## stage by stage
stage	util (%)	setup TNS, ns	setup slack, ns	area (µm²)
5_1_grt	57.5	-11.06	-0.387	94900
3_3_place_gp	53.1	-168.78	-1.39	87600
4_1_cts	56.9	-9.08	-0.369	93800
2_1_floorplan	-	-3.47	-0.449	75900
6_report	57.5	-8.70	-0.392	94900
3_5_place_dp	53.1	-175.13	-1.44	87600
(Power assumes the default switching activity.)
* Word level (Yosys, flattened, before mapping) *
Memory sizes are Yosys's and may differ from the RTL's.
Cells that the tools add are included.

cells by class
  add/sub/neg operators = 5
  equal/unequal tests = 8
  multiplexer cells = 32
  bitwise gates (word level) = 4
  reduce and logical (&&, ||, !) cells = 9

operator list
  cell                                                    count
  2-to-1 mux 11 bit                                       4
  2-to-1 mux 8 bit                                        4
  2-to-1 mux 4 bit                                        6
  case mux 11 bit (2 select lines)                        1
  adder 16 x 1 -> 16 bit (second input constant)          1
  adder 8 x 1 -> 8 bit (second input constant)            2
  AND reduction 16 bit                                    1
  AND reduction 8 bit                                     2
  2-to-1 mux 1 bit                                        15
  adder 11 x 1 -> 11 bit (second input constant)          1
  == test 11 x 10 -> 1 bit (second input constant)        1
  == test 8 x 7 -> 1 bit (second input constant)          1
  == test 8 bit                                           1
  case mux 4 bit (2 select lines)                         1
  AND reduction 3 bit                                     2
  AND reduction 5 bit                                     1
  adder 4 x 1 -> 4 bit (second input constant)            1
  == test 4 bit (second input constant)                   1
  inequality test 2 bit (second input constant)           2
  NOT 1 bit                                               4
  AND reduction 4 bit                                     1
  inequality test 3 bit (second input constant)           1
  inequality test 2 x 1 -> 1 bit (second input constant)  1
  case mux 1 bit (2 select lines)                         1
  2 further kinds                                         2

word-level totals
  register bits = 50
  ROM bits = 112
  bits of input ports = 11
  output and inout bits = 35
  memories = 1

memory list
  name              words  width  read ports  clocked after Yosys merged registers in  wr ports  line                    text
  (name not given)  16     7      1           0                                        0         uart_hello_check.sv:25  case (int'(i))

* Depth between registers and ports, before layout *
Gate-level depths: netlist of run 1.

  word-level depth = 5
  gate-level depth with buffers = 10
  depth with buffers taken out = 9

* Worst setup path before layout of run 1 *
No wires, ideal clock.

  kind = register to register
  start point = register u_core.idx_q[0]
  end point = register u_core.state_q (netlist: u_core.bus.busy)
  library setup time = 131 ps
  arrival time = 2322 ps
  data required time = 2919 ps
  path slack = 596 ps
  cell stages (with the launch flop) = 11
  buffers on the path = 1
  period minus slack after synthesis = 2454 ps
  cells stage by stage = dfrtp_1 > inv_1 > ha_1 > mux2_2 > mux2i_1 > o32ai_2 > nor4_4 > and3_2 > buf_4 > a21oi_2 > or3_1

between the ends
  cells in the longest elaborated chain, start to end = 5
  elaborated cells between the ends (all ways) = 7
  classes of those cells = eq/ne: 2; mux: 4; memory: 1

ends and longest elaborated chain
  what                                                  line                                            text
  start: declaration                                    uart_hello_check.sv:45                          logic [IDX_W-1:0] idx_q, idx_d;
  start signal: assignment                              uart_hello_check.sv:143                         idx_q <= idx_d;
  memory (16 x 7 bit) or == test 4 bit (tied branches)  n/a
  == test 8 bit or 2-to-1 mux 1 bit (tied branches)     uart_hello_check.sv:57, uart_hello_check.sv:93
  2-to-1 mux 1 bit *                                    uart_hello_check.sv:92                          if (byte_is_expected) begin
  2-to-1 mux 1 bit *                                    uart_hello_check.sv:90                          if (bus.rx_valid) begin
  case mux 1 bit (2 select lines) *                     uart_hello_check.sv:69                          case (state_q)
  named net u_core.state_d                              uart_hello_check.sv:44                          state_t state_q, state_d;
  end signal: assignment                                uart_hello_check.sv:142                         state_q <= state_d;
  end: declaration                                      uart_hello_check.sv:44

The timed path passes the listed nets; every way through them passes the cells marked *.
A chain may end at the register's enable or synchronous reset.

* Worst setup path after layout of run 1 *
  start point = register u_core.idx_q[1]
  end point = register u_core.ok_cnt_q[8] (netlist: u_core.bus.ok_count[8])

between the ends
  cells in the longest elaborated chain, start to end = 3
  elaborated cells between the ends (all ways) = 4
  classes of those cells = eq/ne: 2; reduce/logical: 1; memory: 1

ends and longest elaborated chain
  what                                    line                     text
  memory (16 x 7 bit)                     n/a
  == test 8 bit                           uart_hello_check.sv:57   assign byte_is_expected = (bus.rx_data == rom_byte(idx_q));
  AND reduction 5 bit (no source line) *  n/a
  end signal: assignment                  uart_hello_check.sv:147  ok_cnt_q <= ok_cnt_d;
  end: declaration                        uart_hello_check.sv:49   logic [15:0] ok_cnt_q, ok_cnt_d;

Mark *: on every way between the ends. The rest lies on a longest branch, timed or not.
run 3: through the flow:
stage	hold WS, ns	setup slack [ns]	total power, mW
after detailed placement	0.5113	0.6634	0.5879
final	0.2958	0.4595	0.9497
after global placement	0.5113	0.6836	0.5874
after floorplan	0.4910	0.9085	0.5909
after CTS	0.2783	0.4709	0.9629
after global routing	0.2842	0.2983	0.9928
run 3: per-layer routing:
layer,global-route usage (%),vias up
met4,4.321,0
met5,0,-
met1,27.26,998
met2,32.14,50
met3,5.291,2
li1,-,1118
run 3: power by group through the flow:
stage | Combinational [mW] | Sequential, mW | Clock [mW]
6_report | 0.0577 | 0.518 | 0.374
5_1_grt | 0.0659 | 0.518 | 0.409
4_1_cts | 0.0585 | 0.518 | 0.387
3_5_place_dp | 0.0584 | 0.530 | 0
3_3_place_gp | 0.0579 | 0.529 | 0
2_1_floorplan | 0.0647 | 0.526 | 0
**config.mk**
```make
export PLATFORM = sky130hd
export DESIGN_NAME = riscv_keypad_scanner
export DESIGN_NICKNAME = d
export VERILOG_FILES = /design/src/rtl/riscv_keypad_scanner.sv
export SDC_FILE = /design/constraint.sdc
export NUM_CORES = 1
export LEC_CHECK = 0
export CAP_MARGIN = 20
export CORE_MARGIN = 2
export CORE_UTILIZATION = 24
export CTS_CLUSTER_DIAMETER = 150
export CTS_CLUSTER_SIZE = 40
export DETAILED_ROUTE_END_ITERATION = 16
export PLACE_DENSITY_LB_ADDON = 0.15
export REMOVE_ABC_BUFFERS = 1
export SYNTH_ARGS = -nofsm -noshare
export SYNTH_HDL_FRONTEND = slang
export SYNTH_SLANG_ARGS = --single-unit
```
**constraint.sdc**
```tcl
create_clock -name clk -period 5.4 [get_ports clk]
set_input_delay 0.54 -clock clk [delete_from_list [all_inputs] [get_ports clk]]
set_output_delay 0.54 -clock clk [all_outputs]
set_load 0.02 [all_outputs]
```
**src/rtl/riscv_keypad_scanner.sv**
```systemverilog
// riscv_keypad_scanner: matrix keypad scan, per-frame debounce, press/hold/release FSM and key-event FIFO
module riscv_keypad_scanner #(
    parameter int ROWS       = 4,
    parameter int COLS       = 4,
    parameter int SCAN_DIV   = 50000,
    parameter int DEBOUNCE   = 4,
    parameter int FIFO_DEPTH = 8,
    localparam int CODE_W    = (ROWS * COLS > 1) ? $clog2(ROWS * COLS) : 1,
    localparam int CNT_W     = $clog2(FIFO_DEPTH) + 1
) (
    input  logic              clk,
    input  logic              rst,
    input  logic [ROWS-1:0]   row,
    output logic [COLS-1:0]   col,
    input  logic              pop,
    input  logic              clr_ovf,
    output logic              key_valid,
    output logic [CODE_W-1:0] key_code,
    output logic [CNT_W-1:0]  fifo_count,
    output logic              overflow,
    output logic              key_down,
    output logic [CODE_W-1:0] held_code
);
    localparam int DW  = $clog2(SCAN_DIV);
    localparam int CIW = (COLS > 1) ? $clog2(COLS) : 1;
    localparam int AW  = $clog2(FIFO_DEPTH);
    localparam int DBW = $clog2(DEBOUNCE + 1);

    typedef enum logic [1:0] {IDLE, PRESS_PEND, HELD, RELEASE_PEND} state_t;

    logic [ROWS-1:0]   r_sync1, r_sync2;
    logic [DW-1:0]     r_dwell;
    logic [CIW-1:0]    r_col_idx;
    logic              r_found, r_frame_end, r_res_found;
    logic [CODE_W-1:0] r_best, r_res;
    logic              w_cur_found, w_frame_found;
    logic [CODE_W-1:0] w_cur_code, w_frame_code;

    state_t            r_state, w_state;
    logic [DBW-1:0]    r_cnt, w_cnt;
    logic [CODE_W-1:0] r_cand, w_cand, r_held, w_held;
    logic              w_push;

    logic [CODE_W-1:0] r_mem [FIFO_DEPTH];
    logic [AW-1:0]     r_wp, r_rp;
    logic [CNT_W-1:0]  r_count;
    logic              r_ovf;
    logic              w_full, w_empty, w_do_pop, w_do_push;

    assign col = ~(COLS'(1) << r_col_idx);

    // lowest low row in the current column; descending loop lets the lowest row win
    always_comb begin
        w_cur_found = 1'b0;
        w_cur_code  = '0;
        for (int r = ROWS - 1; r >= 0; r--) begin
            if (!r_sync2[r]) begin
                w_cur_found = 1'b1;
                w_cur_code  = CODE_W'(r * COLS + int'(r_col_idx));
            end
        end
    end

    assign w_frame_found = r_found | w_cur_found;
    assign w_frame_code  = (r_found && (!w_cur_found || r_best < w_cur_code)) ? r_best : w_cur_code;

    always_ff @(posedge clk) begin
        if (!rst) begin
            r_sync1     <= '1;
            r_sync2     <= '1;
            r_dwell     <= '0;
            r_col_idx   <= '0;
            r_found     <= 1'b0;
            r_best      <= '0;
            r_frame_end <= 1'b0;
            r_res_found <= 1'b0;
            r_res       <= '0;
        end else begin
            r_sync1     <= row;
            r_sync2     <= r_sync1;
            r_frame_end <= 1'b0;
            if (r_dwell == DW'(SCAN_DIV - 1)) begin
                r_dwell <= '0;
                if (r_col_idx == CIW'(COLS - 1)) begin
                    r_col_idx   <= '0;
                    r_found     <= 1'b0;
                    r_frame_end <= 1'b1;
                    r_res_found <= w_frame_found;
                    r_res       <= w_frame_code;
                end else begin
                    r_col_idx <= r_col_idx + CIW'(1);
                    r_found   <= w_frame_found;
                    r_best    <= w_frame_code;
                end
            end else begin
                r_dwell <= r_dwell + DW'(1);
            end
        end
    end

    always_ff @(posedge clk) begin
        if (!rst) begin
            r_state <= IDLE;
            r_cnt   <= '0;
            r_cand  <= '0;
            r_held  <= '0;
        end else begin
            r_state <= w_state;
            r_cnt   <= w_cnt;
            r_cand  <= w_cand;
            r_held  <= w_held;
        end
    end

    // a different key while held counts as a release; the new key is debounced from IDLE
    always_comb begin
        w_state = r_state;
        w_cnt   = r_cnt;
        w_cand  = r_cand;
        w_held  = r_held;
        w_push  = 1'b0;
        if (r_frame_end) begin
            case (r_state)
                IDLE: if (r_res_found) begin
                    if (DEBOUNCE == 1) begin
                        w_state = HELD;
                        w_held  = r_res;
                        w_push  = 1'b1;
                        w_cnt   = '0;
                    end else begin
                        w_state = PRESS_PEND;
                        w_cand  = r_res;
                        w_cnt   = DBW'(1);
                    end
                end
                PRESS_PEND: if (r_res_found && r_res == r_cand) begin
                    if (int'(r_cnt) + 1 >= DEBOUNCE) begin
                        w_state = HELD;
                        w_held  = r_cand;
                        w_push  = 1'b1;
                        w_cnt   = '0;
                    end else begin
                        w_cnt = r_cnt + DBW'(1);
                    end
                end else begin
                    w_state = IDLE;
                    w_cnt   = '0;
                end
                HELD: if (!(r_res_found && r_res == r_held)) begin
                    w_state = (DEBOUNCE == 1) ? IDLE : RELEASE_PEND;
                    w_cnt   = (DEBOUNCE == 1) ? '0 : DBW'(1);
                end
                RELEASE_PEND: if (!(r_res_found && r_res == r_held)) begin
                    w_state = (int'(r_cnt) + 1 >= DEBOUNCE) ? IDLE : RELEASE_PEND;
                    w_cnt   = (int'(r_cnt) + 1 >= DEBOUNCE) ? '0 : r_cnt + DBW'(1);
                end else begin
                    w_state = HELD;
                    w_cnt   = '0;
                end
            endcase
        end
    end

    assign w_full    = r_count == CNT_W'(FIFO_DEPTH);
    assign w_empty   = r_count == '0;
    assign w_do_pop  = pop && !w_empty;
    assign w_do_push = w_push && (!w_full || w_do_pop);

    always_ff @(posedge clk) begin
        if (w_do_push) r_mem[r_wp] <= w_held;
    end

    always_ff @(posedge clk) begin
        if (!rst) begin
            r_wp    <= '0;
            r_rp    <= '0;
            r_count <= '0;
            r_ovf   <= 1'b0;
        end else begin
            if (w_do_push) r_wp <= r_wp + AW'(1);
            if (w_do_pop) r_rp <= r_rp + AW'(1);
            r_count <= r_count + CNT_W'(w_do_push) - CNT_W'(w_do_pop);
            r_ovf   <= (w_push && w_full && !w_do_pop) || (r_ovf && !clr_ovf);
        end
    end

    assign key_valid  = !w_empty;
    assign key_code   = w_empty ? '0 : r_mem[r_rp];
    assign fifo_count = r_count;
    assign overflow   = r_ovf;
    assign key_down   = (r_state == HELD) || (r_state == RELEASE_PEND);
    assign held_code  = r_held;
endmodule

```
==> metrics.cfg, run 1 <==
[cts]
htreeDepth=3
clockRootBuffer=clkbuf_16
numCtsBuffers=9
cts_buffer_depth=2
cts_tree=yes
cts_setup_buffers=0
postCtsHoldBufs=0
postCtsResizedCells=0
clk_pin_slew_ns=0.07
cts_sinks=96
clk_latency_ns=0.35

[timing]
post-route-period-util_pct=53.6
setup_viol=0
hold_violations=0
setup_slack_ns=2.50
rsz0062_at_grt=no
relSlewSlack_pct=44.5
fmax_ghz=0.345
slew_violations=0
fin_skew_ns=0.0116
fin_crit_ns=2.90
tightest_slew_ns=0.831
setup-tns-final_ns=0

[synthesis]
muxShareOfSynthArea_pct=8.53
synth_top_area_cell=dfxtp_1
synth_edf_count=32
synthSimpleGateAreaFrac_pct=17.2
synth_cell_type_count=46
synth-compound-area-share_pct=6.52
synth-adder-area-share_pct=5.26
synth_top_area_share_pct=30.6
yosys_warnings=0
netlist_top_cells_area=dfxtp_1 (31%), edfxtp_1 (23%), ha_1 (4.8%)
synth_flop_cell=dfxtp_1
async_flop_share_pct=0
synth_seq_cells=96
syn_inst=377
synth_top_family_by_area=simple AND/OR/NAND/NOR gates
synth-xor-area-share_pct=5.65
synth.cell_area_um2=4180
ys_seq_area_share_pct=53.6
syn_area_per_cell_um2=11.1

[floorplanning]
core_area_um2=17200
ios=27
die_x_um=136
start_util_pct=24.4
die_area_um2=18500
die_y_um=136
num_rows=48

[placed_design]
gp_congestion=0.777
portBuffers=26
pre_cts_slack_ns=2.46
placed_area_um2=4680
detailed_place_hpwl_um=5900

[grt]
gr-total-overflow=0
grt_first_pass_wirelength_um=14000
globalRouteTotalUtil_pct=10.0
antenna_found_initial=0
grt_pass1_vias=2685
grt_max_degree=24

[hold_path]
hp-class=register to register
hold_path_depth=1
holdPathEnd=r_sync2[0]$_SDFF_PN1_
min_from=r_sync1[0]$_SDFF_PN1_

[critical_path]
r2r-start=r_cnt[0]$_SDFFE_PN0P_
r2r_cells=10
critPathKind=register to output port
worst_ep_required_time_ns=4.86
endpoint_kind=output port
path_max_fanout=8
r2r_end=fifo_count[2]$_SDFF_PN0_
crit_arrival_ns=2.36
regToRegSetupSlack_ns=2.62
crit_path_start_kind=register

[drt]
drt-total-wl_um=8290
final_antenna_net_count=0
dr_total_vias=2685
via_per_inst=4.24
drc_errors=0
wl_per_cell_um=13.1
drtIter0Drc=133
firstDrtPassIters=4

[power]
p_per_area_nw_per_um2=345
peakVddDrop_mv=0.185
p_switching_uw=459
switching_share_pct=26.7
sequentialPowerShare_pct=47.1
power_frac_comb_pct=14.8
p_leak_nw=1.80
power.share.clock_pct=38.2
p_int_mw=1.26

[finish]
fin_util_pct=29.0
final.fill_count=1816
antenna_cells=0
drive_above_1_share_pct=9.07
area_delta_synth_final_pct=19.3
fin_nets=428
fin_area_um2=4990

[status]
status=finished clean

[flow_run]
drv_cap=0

__Task details__: Using the entries above, extract exactly the span from the line with "operator list" to the line with "memory list", both lines included; leave out everything else.

__Exercise result__:
operator list
  cell                                                    count
  2-to-1 mux 11 bit                                       4
  2-to-1 mux 8 bit                                        4
  2-to-1 mux 4 bit                                        6
  case mux 11 bit (2 select lines)                        1
  adder 16 x 1 -> 16 bit (second input constant)          1
  adder 8 x 1 -> 8 bit (second input constant)            2
  AND reduction 16 bit                                    1
  AND reduction 8 bit                                     2
  2-to-1 mux 1 bit                                        15
  adder 11 x 1 -> 11 bit (second input constant)          1
  == test 11 x 10 -> 1 bit (second input constant)        1
  == test 8 x 7 -> 1 bit (second input constant)          1
  == test 8 bit                                           1
  case mux 4 bit (2 select lines)                         1
  AND reduction 3 bit                                     2
  AND reduction 5 bit                                     1
  adder 4 x 1 -> 4 bit (second input constant)            1
  == test 4 bit (second input constant)                   1
  inequality test 2 bit (second input constant)           2
  NOT 1 bit                                               4
  AND reduction 4 bit                                     1
  inequality test 3 bit (second input constant)           1
  inequality test 2 x 1 -> 1 bit (second input constant)  1
  case mux 1 bit (2 select lines)                         1
  2 further kinds                                         2

word-level totals
  register bits = 50
  ROM bits = 112
  bits of input ports = 11
  output and inout bits = 35
  memories = 1

memory list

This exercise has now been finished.